Your assignment:
Look through the data below. Show each line where the string "constraint" occurs.
═════ Data for this task ═════
### config.mk
export PLATFORM = sky130hd
export DESIGN_NAME = fcs_host
export DESIGN_NICKNAME = d
export VERILOG_FILES = /design/src/core/fcs_bus_cycle.v /design/src/core/fcs_host.v
export VERILOG_INCLUDE_DIRS = /design/src /design/src/core
export SDC_FILE = /design/constraint.sdc
export NUM_CORES = 1
export LEC_CHECK = 0
export ABC_AREA = 1
export BUFFER_PORTS_ARGS = -buffer_cell sky130_fd_sc_hd__buf_2
export CORE_ASPECT_RATIO = 0.8
export CORE_UTILIZATION = 40
export CTS_CLUSTER_DIAMETER = 150
export DETAILED_ROUTE_END_ITERATION = 16
export SLEW_MARGIN = 10
export SYNTH_ARGS = -nofsm -noshare
export SYNTH_HDL_FRONTEND = slang
export SYNTH_SLANG_ARGS = --single-unit
export TNS_END_PERCENT = 10
### constraint.sdc
create_clock -name sys_clk -period 9.6 [get_ports sys_clk]
set_input_delay 0.48 -clock sys_clk [delete_from_list [all_inputs] [get_ports sys_clk]]
set_output_delay 0.48 -clock sys_clk [all_outputs]
set_load 0.01 [all_outputs]
### src/core/fcs_regs.vh
// command codes, addresses and timing constants for the flash command host
// assumes a byte-wide parallel flash with low-active strobes and 20 address bits
`ifndef FCS_REGS_VH
`define FCS_REGS_VH
`define FCS_ADDR_UNLOCK1   20'h00555
`define FCS_ADDR_UNLOCK2   20'h002AA
`define FCS_ADDR_ZERO      20'h00000
`define FCS_DATA_UNLOCK1   8'hAA
`define FCS_DATA_UNLOCK2   8'h55
`define FCS_CMD_RESET      8'hF0
`define FCS_CMD_AUTOSEL    8'h90
`define FCS_CMD_PROGRAM    8'hA0
`define FCS_CMD_BYPASS     8'h20
`define FCS_CMD_BYP_EXIT2  8'h00
`define FCS_CMD_ERASE_SET  8'h80
`define FCS_CMD_CHIP_ERASE 8'h10
`define FCS_CMD_SECT_ERASE 8'h30
`define FCS_CMD_SUSPEND    8'hB0
`define FCS_CMD_RESUME     8'h30
`define FCS_ASEL_MAKER     20'h00000
`define FCS_ASEL_DEVICE    20'h00001
`define FCS_ASEL_PROTECT   20'h00002
`define FCS_SECT_LSB       13
`define FCS_POLL_BIT       7
`define FCS_TFAIL_BIT      5
`define FCS_OP_W           4
`define FCS_OP_READ        4'h0
`define FCS_OP_RESET       4'h1
`define FCS_OP_ASEL        4'h2
`define FCS_OP_PROG        4'h3
`define FCS_OP_BYP_ENTER   4'h4
`define FCS_OP_BYP_PROG    4'h5
`define FCS_OP_BYP_EXIT    4'h6
`define FCS_OP_CHIP_ERASE  4'h7
`define FCS_OP_SECT_ERASE  4'h8
`define FCS_OP_SUSPEND     4'h9
`define FCS_OP_RESUME      4'hA
`define FCS_SUSPEND_NS     20000
`define FCS_CLK_NS         100
`endif

### src/core/fcs_bus_cycle.v
// one bus cycle on the flash pins: write or read, strobes framed by the host
// assumes strobes, address and data are launched from flops of this module
`timescale 1ns/1ps
`include "fcs_regs.vh"
module fcs_bus_cycle #(
  parameter AW  = 20,
  parameter PH  = 2
) (
  input  wire          sys_clk,
  input  wire          reset,
  input  wire          go,
  input  wire          wr,
  input  wire [AW-1:0] addr,
  input  wire [7:0]    wdata,
  input  wire [7:0]    dq_in_sync,
  output reg           done_r,
  output reg  [7:0]    rdata_r,
  output reg           ce_n_r,
  output reg           we_n_r,
  output reg           oe_n_r,
  output reg  [AW-1:0] a_r,
  output reg  [7:0]    dq_out_r,
  output reg           dq_oe_n_r
);
  localparam S_IDLE = 2'd0;
  localparam S_STRB = 2'd1;
  localparam S_HOLD = 2'd2;
  localparam S_GAP  = 2'd3;
  // strobe width of PH+1 cycles, then PH+1 cycles recovery so pipelined reads stay fresh
  localparam CW = 4;
  reg [1:0]    st_r;
  reg [CW-1:0] cnt_r;
  reg          wr_r;
  always @(posedge sys_clk or posedge reset) begin
    if (reset) begin
      st_r      <= S_IDLE;
      cnt_r     <= {CW{1'b0}};
      wr_r      <= 1'b0;
      done_r    <= 1'b0;
      rdata_r   <= 8'h00;
      ce_n_r    <= 1'b1;
      we_n_r    <= 1'b1;
      oe_n_r    <= 1'b1;
      a_r       <= {AW{1'b0}};
      dq_out_r  <= 8'h00;
      dq_oe_n_r <= 1'b1;
    end else begin
      done_r <= 1'b0;
      case (st_r)
        S_IDLE: begin
          if (go) begin
            // address set up before the strobe falls, captured at that edge
            a_r       <= addr;
            dq_out_r  <= wdata;
            dq_oe_n_r <= ~wr;
            wr_r      <= wr;
            ce_n_r    <= 1'b0;
            st_r      <= S_STRB;
            cnt_r     <= {CW{1'b0}};
          end
        end
        S_STRB: begin
          we_n_r <= ~wr_r;
          oe_n_r <= wr_r;
          cnt_r  <= cnt_r + 1'b1;
          if (cnt_r == PH[CW-1:0]) begin
            st_r  <= S_HOLD;
          end
        end
        S_HOLD: begin
          // data held past the rising strobe edge where the device takes it
          rdata_r <= dq_in_sync;
          we_n_r  <= 1'b1;
          oe_n_r  <= 1'b1;
          st_r    <= S_GAP;
          cnt_r   <= {CW{1'b0}};
        end
        default: begin
          ce_n_r    <= 1'b1;
          dq_oe_n_r <= 1'b1;
          cnt_r     <= cnt_r + 1'b1;
          if (cnt_r == PH[CW-1:0]) begin
            st_r   <= S_IDLE;
            done_r <= 1'b1;
          end
        end
      endcase
    end
  end
endmodule
<file path="src/inc/vadj_pkg.sv">
/*
 * vadj_pkg: shared constants and types of the video adjust serial slave.
 * Assumes a single system clock domain; bus pins are synchronised inside vadj_top.
 */
package vadj_pkg;

	// ***************************************************************
	// bus addressing
	// ***************************************************************
	localparam logic [6:0] SLAVE_ADDR      = 7'h44;
	localparam logic       DIR_WRITE       = 1'h0;
	localparam logic [3:0] BITS_PER_BYTE   = 4'h8;

	// ***************************************************************
	// subaddress map
	// ***************************************************************
	localparam logic [7:0] CONTROL_OFS     = 8'h00;
	localparam logic [7:0] BRIGHTNESS_OFS  = 8'h01;
	localparam logic [7:0] CONTRAST_OFS    = 8'h02;
	localparam logic [7:0] GAIN_BASE_OFS   = 8'h04;
	localparam logic [7:0] BLACK_BASE_OFS  = 8'h07;
	localparam logic [7:0] WRAP_LAST_OFS   = 8'h09;
	localparam logic [7:0] WRAP_FIRST_OFS  = 8'h00;
	localparam logic [7:0] TEST_OFS        = 8'h0F;

	// ***************************************************************
	// field layout and reset values
	// ***************************************************************
	localparam int         CHANNELS        = 3;
	localparam int         CODE6_W         = 6;
	localparam int         CODE8_W         = 8;
	localparam int         POLARITY_BIT    = 3;
	localparam int         PEDESTAL_BIT    = 0;
	localparam logic [5:0] CODE6_RESET     = 6'h00;
	localparam logic [7:0] CODE8_RESET     = 8'h00;
	localparam logic       CONTROL_RESET   = 1'h0;
	localparam logic [7:0] SUB_RESET       = 8'h00;
	// fixed internal feedback level used with positive polarity
	localparam logic [7:0] FEEDBACK_FIXED  = 8'h80;

	typedef enum logic [1:0] {
		ST_IDLE,
		ST_RX,
		ST_ACK,
		ST_SKIP
	} vadj_state_t;

	typedef enum logic [1:0] {
		BYTE_ADDR,
		BYTE_SUB,
		BYTE_DATA
	} vadj_byte_t;

endpackage

</file>
<file path="src/inc/vadj_wr_if.sv">
/*
 * vadj_wr_if: register write strobe passed from the serial engine to the bank.
 * Assumes both ends run on the same system clock.
 */
`timescale 1ns/10ps
interface vadj_wr_if;
	logic       wr_stb;
	logic [7:0] wr_addr;
	logic [7:0] wr_data;

	modport src (
		output wr_stb,
		output wr_addr,
		output wr_data
	);
	modport bank (
		input  wr_stb,
		input  wr_addr,
		input  wr_data
	);
endinterface

</file>
<file path="src/logic/vadj_bank.sv">
/*
 * vadj_bank: adjustment register bank written by one-cycle strobes.
 * Assumes strobes come from logic on sys_clk_in; reset is synchronous.
 */
`timescale 1ns/10ps
module vadj_bank (
	input  wire logic                 sys_clk_in,
	input  wire logic                 rst_in,
	vadj_wr_if.bank                   wr,
	output logic [5:0]                brightness_out,
	output logic [5:0]                contrast_out,
	output logic [17:0]               gain_out,
	output logic [23:0]               black_ref_out,
	output logic [23:0]               feedback_ref_out,
	output logic                      feedback_polarity_select_out,
	output logic                      pedestal_blank_enable_out
);

	// ***************************************************************
	// decode
	// ***************************************************************
	wire logic hit_control    = wr.wr_stb && (wr.wr_addr == vadj_pkg::CONTROL_OFS);
	wire logic hit_brightness = wr.wr_stb && (wr.wr_addr == vadj_pkg::BRIGHTNESS_OFS);
	wire logic hit_contrast   = wr.wr_stb && (wr.wr_addr == vadj_pkg::CONTRAST_OFS);

	// ***************************************************************
	// shared registers
	// ***************************************************************
	always_ff @(posedge sys_clk_in) begin
		if (rst_in) begin
			feedback_polarity_select_out <= vadj_pkg::CONTROL_RESET;
			pedestal_blank_enable_out    <= vadj_pkg::CONTROL_RESET;
		end else if (hit_control) begin
			feedback_polarity_select_out <= wr.wr_data[vadj_pkg::POLARITY_BIT];
			pedestal_blank_enable_out    <= wr.wr_data[vadj_pkg::PEDESTAL_BIT];
		end
	end

	always_ff @(posedge sys_clk_in) begin
		if (rst_in) begin
			brightness_out <= vadj_pkg::CODE6_RESET;
			contrast_out   <= vadj_pkg::CODE6_RESET;
		end else begin
			if (hit_brightness)
				brightness_out <= wr.wr_data[5:0];
			if (hit_contrast)
				contrast_out <= wr.wr_data[5:0];
		end
	end

	// ***************************************************************
	// per channel gain, black reference and feedback reference
	// ***************************************************************
	genvar g;
	generate
		for (g = 0; g < vadj_pkg::CHANNELS; g++) begin : g_chan
			wire logic hit_gain  = wr.wr_stb &&
				(wr.wr_addr == vadj_pkg::GAIN_BASE_OFS + 8'(g));
			wire logic hit_black = wr.wr_stb &&
				(wr.wr_addr == vadj_pkg::BLACK_BASE_OFS + 8'(g));
			always_ff @(posedge sys_clk_in) begin
				if (rst_in) begin
					gain_out[6*g +: 6]      <= vadj_pkg::CODE6_RESET;
					black_ref_out[8*g +: 8] <= vadj_pkg::CODE8_RESET;
				end else begin
					if (hit_gain)
						gain_out[6*g +: 6] <= wr.wr_data[5:0];
					if (hit_black)
						black_ref_out[8*g +: 8] <= wr.wr_data;
				end
			end
			// one cycle behind the stored code; pedestal bit is never consulted
			always_ff @(posedge sys_clk_in) begin
				if (rst_in)
					feedback_ref_out[8*g +: 8] <= vadj_pkg::CODE8_RESET;
				else if (feedback_polarity_select_out)
					feedback_ref_out[8*g +: 8] <= vadj_pkg::FEEDBACK_FIXED;
				else
					feedback_ref_out[8*g +: 8] <= black_ref_out[8*g +: 8];
			end
		end
	endgenerate

endmodule

</file>
<file path="src/logic/vadj_top.sv">
/*
 * vadj_top: write-only two-wire serial slave with its adjustment bank
 * for a three channel video output stage.
 * Assumes scl, sda and the blanking pins are asynchronous to sys_clk_in
 * and that the bus clock is several times slower than sys_clk_in.
 * Only write frames exist; nothing is ever read back over the bus.
 */
`timescale 1ns/10ps

// How it works
// - Answers only address 1000100 with write direction.
// - Each data byte at subaddress 00H..09H advances the pointer.
// - Pointer at 09H wraps to 00H after a data byte.
// - Above 0FH: bytes acknowledged, no increment, no state change.
// - Any number of data bytes follow one subaddress, auto-incremented.
// - 01H holds six-bit brightness offset code.
// - 02H holds six-bit contrast code, nominal 26H.
// - 04H..06H hold six-bit channel gain codes, 3FH maximum.
// - 07H..09H hold full eight-bit black references.
// - Polarity 0: feedback reference follows black reference code.
// - Polarity 1: feedback reference held constant.
// - External reference outputs always follow 07H..09H.
// - Feedback references ignore the pedestal enable bit.
// - Pedestal enabled: ultra-black during output blanking.
// - Reset clears control and sets alignment codes to zero.
// - Pedestal enable also blanks during vertical retrace.
module vadj_top (
	input  wire logic        sys_clk_in,
	input  wire logic        rst_in,
	input  wire logic        scl_in,
	input  wire logic        sda_in,
	input  wire logic        out_blank_in,
	input  wire logic        vert_blank_in,
	output logic             sda_out,
	output logic             sda_oe_out,
	output logic [5:0]       brightness_out,
	output logic [5:0]       contrast_out,
	output logic [17:0]      gain_out,
	output logic [23:0]      black_ref_out,
	output logic [23:0]      feedback_ref_out,
	output logic             feedback_polarity_select_out,
	output logic             pedestal_blank_enable_out,
	output logic             ultra_black_out
);

	// ***************************************************************
	// pin synchronisers
	// ***************************************************************
	logic [3:0] pin_meta;
	logic [3:0] pin_sync;
	logic       scl_prev;
	logic       sda_prev;

	// all four pins share one two-stage path, so the wires keep their order
	// blanking pins also start high; ultra black stays off since pedestal resets low
	always_ff @(posedge sys_clk_in) begin
		if (rst_in) begin
			pin_meta <= 4'hF;
			pin_sync <= 4'hF;
		end else begin
			pin_meta <= {vert_blank_in, out_blank_in, sda_in, scl_in};
			pin_sync <= pin_meta;
		end
	end

	// idle bus is high on both wires, so reset to high avoids a false start
	always_ff @(posedge sys_clk_in) begin
		if (rst_in) begin
			scl_prev <= 1'h1;
			sda_prev <= 1'h1;
		end else begin
			scl_prev <= pin_sync[0];
			sda_prev <= pin_sync[1];
		end
	end

	wire logic scl_s       = pin_sync[0];
	wire logic sda_s       = pin_sync[1];
	wire logic blank_s     = pin_sync[2];
	wire logic vblank_s    = pin_sync[3];
	wire logic scl_rise    = scl_s & ~scl_prev;
	wire logic scl_fall    = ~scl_s & scl_prev;
	wire logic start_det   = scl_s & scl_prev & sda_prev & ~sda_s;
	wire logic stop_det    = scl_s & scl_prev & ~sda_prev & sda_s;

	// ***************************************************************
	// byte engine state
	// ***************************************************************
	vadj_pkg::vadj_state_t state;
	vadj_pkg::vadj_state_t next_state;
	vadj_pkg::vadj_byte_t  byte_kind;
	logic [3:0]            bit_cnt;
	logic [7:0]            shift;
	logic [7:0]            sub_ptr;
	logic                  ack_high;

	// a byte ends on its eighth falling clock, while sda may still move
	wire logic byte_done   = (state == vadj_pkg::ST_RX) && (bit_cnt == vadj_pkg::BITS_PER_BYTE) &&
		scl_fall;
	wire logic ack_end     = (state == vadj_pkg::ST_ACK) && ack_high && scl_fall;
	wire logic sample_bit  = (state == vadj_pkg::ST_RX) && scl_rise &&
		(bit_cnt != vadj_pkg::BITS_PER_BYTE);
	wire logic is_addr     = (byte_kind == vadj_pkg::BYTE_ADDR);
	wire logic is_sub      = (byte_kind == vadj_pkg::BYTE_SUB);
	wire logic is_data     = (byte_kind == vadj_pkg::BYTE_DATA);

	wire logic addr_match  = (shift == {vadj_pkg::SLAVE_ADDR, vadj_pkg::DIR_WRITE});
	// only the auto-increment range moves or stores
	// 0AH to 0FH are acknowledged but stored nowhere, and the pointer stays put;
	// the test location is never implemented
	wire logic in_range    = (sub_ptr <= vadj_pkg::WRAP_LAST_OFS);
	wire logic at_last     = (sub_ptr == vadj_pkg::WRAP_LAST_OFS);
	wire logic [7:0] ptr_inc = 8'(sub_ptr + 8'h01);
	wire logic [7:0] next_ptr = at_last ? vadj_pkg::WRAP_FIRST_OFS : ptr_inc;

	// ***************************************************************
	// next state
	// ***************************************************************
	always_comb begin
		next_state = state;
		case (state)
			vadj_pkg::ST_IDLE: begin
				// stray clocks between frames are ignored until a start
				next_state = vadj_pkg::ST_IDLE;
			end
			vadj_pkg::ST_RX: begin
				if (byte_done) begin
					if (is_addr && !addr_match)
						next_state = vadj_pkg::ST_SKIP;
					else
						next_state = vadj_pkg::ST_ACK;
				end
			end
			vadj_pkg::ST_ACK: begin
				// leave on the ninth fall, once its rise has been seen
				if (ack_end)
					next_state = vadj_pkg::ST_RX;
			end
			vadj_pkg::ST_SKIP: begin
				// foreign frame: silent until the next start or stop
				next_state = vadj_pkg::ST_SKIP;
			end
			default: begin
				next_state = vadj_pkg::ST_IDLE;
			end
		endcase
		// a start or stop anywhere overrides the frame in progress
		if (start_det)
			next_state = vadj_pkg::ST_RX;
		else if (stop_det)
			next_state = vadj_pkg::ST_IDLE;
	end

	// reset lands in idle; the first frame needs a fresh start
	always_ff @(posedge sys_clk_in) begin
		if (rst_in)
			state <= vadj_pkg::ST_IDLE;
		else
			state <= next_state;
	end

	// ***************************************************************
	// bit shifter and counter
	// ***************************************************************
	// the counter stops at eight, so the ninth rise is never shifted in
	// sda is taken on the synchronised rise; both wires lag by the same two flops
	always_ff @(posedge sys_clk_in) begin
		if (rst_in) begin
			bit_cnt <= 4'h0;
			shift   <= 8'h00;
		end else if (start_det || ack_end) begin
			bit_cnt <= 4'h0;
		end else if (sample_bit) begin
			bit_cnt <= 4'(bit_cnt + 4'h1);
			shift   <= {shift[6:0], sda_s};
		end
	end

	// which byte of the frame comes next; data repeats until stop
	// a repeated start begins again with the address byte
	always_ff @(posedge sys_clk_in) begin
		if (rst_in || start_det)
			byte_kind <= vadj_pkg::BYTE_ADDR;
		else if (byte_done && is_addr)
			byte_kind <= vadj_pkg::BYTE_SUB;
		else if (byte_done && is_sub)
			byte_kind <= vadj_pkg::BYTE_DATA;
	end

	// remembers that the ninth clock went high before releasing sda
	always_ff @(posedge sys_clk_in) begin
		if (rst_in || state != vadj_pkg::ST_ACK)
			ack_high <= 1'h0;
		else if (scl_rise)
			ack_high <= 1'h1;
	end

	// ***************************************************************
	// subaddress pointer
	// ***************************************************************
	// every subaddress byte reloads the pointer, even one out of range
	always_ff @(posedge sys_clk_in) begin
		if (rst_in)
			sub_ptr <= vadj_pkg::SUB_RESET;
		else if (byte_done && is_sub)
			sub_ptr <= shift;
		else if (byte_done && is_data && in_range)
			sub_ptr <= next_ptr;
	end

	// ***************************************************************
	// write strobe towards the bank
	// ***************************************************************
	// registered one cycle: the old address rides along while the pointer advances
	vadj_wr_if wr_bus ();

	logic       wr_stb;
	logic [7:0] wr_addr;
	logic [7:0] wr_data;

	always_ff @(posedge sys_clk_in) begin
		if (rst_in) begin
			wr_stb  <= 1'h0;
			wr_addr <= 8'h00;
			wr_data <= 8'h00;
		end else begin
			// out of range leaves every register alone
			wr_stb  <= byte_done && is_data && in_range;
			wr_addr <= sub_ptr;
			wr_data <= shift;
		end
	end

	assign wr_bus.wr_stb  = wr_stb;
	assign wr_bus.wr_addr = wr_addr;
	assign wr_bus.wr_data = wr_data;

	// ***************************************************************
	// acknowledge driver
	// ***************************************************************
	// pull sda low from the eighth falling clock until the ninth falls
	// a foreign address leaves sda alone, so another slave may answer
	always_ff @(posedge sys_clk_in) begin
		if (rst_in || start_det || stop_det)
			sda_oe_out <= 1'h0;
		else if (byte_done && !(is_addr && !addr_match))
			sda_oe_out <= 1'h1;
		else if (ack_end)
			sda_oe_out <= 1'h0;
	end

	// open drain: the level driven is always low, only the enable moves
	// kept as a register so that every output leaves a flip-flop
	always_ff @(posedge sys_clk_in) begin
		if (rst_in)
			sda_out <= 1'h0;
		else
			sda_out <= 1'h0;
	end

	// ***************************************************************
	// register bank
	// ***************************************************************
	vadj_bank u_bank (
		.sys_clk_in                   (sys_clk_in),
		.rst_in                       (rst_in),
		.wr                           (wr_bus),
		.brightness_out               (brightness_out),
		.contrast_out                 (contrast_out),
		.gain_out                     (gain_out),
		.black_ref_out                (black_ref_out),
		.feedback_ref_out             (feedback_ref_out),
		.feedback_polarity_select_out (feedback_polarity_select_out),
		.pedestal_blank_enable_out    (pedestal_blank_enable_out)
	);

	// ***************************************************************
	// pedestal blanking
	// ***************************************************************
	// blanking pins are levels; a pulse shorter than one clock may be missed
	wire logic blank_any = blank_s | vblank_s;

	always_ff @(posedge sys_clk_in) begin
		if (rst_in)
			ultra_black_out <= 1'h0;
		else
			ultra_black_out <= pedestal_blank_enable_out & blank_any;
	end

endmodule

</file>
═════
Exercise result:
export SDC_FILE = /design/constraint.sdc
### constraint.sdc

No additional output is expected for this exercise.